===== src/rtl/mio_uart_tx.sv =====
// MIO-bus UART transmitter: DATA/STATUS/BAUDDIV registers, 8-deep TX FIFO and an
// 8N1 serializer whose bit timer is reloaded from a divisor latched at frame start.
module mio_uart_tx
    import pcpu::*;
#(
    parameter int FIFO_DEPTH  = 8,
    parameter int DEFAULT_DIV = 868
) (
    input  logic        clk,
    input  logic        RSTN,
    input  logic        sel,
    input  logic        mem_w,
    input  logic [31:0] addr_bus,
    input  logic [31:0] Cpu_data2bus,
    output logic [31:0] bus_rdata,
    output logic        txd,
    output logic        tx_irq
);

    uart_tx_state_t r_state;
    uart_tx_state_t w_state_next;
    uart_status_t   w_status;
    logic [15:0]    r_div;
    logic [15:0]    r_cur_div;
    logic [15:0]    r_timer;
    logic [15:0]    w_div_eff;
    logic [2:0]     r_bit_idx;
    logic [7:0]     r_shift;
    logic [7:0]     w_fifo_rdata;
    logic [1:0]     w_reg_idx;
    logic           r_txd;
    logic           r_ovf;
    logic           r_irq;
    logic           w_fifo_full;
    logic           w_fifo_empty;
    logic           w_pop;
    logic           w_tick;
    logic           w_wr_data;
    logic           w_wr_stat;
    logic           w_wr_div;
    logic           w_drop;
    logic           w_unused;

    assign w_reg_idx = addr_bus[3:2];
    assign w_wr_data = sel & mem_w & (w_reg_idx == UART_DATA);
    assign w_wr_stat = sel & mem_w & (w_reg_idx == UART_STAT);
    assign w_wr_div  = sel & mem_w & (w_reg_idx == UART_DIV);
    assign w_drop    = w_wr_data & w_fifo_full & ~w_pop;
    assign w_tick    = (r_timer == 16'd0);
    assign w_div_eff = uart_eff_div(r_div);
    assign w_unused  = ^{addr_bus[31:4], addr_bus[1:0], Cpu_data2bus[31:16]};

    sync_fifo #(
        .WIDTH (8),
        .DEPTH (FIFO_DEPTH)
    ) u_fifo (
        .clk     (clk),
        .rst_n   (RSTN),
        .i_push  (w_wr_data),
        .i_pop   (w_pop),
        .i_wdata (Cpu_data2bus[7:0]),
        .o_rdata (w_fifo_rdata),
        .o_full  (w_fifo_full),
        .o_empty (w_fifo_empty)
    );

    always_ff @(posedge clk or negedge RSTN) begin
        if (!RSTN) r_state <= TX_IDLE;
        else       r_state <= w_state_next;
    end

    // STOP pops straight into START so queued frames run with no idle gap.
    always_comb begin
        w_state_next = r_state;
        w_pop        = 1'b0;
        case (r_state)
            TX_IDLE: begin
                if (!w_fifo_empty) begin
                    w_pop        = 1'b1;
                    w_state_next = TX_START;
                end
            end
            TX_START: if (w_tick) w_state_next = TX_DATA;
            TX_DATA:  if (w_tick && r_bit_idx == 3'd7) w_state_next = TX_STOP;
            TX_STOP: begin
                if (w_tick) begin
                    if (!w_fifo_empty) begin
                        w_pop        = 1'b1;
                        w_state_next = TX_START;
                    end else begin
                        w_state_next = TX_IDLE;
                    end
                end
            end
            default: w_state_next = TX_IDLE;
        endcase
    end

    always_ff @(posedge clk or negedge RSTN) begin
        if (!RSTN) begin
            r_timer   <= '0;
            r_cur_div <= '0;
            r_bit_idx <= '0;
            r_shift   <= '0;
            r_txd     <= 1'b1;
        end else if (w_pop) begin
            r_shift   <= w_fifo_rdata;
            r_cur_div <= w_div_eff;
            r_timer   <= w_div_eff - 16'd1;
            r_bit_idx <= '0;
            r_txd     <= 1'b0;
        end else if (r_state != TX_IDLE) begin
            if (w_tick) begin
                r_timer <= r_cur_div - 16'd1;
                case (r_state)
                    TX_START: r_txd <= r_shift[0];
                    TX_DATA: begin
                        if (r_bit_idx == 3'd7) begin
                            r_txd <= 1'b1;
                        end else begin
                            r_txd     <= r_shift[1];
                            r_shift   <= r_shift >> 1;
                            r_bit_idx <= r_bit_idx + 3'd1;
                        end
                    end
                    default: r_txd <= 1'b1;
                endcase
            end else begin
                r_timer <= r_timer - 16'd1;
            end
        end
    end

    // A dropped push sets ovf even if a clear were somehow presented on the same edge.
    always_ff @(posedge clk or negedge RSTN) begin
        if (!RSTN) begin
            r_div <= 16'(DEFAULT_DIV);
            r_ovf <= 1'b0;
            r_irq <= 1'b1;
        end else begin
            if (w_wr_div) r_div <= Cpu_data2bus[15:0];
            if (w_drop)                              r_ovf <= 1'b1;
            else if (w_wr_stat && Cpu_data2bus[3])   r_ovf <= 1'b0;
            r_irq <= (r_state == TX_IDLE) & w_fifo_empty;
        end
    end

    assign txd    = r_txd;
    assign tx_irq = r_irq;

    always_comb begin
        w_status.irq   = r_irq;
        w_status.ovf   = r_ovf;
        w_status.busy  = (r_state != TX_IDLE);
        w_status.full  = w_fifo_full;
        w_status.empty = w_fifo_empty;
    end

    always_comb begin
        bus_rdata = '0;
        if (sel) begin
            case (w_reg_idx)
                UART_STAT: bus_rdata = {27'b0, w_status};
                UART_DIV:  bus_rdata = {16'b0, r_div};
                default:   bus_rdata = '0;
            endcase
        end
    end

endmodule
---
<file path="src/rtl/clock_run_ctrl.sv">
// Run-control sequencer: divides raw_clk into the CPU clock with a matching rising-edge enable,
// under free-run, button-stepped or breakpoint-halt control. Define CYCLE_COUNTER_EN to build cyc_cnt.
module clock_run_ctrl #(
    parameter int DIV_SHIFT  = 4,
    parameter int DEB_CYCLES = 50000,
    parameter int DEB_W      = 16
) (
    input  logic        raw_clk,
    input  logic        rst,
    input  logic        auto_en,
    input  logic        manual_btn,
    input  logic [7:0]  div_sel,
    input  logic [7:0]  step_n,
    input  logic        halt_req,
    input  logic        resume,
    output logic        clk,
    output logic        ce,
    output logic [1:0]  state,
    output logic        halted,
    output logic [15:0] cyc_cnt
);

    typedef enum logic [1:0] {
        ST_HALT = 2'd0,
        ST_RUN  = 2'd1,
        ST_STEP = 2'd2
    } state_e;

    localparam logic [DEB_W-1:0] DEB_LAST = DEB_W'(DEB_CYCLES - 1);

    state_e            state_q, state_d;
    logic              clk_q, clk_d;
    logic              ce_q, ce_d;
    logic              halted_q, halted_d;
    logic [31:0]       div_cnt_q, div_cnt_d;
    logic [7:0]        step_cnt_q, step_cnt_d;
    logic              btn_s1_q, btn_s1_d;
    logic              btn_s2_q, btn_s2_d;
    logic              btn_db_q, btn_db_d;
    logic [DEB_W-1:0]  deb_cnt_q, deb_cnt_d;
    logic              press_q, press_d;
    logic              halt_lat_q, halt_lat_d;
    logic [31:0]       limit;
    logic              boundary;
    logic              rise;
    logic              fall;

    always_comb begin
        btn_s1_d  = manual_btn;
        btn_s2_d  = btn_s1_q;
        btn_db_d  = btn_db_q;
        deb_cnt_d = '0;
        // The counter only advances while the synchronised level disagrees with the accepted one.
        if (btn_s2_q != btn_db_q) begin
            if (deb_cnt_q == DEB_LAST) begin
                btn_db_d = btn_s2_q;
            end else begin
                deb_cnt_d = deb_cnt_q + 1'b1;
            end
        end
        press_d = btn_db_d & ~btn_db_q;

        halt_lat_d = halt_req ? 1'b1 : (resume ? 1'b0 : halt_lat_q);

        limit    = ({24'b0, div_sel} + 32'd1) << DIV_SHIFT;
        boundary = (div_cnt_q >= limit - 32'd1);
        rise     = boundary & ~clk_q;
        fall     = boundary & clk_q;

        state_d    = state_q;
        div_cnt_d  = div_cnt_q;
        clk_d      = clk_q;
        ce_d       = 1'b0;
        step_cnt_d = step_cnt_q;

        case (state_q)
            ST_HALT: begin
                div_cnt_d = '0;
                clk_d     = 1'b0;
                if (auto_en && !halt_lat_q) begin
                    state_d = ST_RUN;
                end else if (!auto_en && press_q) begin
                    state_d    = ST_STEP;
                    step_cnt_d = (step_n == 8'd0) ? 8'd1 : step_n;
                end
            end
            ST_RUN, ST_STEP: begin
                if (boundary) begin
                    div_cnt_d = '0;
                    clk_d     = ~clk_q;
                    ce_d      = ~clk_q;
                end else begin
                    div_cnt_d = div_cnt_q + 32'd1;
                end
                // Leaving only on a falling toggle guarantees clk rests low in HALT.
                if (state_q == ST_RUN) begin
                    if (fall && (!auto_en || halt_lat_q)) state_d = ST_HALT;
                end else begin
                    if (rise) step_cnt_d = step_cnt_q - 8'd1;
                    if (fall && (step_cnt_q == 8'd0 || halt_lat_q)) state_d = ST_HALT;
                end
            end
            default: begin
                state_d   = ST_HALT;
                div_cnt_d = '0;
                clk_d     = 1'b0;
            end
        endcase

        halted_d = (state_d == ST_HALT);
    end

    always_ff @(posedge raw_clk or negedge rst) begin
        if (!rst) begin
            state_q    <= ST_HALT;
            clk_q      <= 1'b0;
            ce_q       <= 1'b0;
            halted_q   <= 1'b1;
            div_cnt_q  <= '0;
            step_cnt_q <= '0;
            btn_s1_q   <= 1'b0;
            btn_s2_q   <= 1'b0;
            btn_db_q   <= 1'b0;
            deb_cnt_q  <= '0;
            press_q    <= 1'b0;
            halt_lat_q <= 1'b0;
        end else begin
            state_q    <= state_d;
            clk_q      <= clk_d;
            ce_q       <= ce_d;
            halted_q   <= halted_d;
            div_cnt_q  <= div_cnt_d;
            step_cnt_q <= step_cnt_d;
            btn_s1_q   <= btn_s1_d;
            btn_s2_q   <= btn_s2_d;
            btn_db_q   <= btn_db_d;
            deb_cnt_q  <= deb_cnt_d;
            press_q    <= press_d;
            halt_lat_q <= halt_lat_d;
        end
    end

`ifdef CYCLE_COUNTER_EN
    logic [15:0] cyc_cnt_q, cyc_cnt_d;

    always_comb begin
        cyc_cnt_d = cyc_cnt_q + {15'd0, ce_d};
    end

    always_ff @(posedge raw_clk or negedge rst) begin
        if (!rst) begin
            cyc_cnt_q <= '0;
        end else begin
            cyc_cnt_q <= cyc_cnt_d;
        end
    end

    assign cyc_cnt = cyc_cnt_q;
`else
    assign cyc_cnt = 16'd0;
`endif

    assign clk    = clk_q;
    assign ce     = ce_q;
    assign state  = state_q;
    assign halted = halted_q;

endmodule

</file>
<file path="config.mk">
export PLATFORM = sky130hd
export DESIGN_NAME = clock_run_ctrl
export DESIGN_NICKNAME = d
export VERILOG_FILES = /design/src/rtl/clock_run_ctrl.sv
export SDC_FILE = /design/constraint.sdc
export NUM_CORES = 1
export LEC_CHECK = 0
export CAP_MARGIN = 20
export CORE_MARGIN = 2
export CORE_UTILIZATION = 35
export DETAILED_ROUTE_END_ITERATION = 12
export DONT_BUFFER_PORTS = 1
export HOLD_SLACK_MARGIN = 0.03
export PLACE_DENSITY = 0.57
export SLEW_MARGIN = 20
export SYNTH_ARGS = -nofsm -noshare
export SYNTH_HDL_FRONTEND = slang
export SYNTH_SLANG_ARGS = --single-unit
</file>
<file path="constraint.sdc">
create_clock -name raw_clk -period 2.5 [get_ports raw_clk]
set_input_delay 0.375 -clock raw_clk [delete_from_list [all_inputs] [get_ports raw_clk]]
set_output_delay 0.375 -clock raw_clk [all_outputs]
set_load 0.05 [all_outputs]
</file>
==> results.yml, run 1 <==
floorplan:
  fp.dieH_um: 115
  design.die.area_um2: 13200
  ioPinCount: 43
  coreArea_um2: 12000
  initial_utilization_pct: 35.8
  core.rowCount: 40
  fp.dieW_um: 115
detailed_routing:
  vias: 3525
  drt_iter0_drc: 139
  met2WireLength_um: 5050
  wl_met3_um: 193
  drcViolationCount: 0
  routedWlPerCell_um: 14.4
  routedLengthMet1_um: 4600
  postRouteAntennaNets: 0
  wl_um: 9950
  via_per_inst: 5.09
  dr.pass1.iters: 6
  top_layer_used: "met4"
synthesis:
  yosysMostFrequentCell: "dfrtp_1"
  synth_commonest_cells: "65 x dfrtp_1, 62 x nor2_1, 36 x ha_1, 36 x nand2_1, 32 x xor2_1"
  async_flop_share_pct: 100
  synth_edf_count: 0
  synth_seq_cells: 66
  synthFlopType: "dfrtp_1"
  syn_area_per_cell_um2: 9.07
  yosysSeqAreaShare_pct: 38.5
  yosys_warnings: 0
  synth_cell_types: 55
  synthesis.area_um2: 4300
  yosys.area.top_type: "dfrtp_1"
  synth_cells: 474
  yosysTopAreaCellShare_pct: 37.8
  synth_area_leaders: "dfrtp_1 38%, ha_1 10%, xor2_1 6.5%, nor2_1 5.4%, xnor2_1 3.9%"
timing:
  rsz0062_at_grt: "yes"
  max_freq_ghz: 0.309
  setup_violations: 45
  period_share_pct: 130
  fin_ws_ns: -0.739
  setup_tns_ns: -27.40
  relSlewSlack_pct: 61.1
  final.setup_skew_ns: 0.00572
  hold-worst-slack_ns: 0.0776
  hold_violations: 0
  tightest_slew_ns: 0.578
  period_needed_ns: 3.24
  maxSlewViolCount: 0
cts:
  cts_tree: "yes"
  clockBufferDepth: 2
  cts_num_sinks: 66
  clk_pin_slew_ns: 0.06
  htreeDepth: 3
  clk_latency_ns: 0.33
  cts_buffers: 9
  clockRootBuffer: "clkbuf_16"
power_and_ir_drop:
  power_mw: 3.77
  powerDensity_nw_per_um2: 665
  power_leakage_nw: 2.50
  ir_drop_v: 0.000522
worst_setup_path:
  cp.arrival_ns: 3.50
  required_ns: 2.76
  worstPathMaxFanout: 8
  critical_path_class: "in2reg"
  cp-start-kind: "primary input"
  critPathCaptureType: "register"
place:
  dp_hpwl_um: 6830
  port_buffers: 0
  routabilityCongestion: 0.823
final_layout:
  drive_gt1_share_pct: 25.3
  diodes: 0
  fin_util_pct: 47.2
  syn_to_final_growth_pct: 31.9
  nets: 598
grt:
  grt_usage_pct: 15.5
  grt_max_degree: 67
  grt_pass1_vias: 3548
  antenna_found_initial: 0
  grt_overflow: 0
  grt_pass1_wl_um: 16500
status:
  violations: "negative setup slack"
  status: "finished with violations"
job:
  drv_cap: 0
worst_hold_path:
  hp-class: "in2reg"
---
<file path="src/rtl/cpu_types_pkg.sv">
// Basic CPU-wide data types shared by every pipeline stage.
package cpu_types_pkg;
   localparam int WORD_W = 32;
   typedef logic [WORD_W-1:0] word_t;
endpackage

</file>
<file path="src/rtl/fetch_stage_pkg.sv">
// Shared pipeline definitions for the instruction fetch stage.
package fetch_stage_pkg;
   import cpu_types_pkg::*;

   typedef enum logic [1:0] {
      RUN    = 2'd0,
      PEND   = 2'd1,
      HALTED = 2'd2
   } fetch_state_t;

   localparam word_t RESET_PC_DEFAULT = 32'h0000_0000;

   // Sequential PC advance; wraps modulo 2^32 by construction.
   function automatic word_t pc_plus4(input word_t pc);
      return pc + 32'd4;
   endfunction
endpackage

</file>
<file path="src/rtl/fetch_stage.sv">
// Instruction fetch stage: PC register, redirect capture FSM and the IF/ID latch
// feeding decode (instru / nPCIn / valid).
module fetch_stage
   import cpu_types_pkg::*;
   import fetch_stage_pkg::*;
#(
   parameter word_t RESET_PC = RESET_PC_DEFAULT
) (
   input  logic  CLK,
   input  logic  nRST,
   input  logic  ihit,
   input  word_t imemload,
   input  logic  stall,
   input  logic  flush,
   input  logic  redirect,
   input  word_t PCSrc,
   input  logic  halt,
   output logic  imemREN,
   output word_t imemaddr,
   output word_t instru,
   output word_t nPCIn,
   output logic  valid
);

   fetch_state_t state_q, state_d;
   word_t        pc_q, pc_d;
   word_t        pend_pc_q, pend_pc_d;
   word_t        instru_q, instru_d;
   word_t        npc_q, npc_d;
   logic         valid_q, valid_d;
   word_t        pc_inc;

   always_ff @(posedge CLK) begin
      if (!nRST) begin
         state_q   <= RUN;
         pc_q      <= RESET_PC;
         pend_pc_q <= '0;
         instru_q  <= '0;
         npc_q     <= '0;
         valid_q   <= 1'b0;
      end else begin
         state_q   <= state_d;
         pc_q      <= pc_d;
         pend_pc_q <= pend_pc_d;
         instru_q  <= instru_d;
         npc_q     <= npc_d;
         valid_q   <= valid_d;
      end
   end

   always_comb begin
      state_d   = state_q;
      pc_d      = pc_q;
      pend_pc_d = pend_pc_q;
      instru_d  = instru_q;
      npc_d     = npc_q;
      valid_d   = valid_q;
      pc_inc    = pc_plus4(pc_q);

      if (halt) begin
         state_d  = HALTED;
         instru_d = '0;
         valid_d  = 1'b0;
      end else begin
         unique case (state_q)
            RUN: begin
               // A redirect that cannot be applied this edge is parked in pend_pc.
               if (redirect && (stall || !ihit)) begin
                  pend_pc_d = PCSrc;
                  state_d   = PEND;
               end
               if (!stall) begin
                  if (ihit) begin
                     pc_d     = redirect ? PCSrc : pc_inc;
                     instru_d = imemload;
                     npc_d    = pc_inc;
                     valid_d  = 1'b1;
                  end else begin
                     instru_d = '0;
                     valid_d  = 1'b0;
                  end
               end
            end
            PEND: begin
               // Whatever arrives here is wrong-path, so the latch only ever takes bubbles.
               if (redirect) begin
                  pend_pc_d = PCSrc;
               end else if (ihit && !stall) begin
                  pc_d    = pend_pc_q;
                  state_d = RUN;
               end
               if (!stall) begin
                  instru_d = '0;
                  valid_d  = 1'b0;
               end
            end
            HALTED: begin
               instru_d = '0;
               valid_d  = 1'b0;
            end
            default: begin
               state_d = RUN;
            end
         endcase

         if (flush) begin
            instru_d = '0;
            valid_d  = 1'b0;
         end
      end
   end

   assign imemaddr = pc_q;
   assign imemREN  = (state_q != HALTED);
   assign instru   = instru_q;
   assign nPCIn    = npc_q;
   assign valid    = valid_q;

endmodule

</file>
---
> [Task requirements]: Identify each line in the records above that contains the word "imemREN", and copy it out in full.

> [Expected output]:
   output logic  imemREN,
   assign imemREN  = (state_q != HALTED);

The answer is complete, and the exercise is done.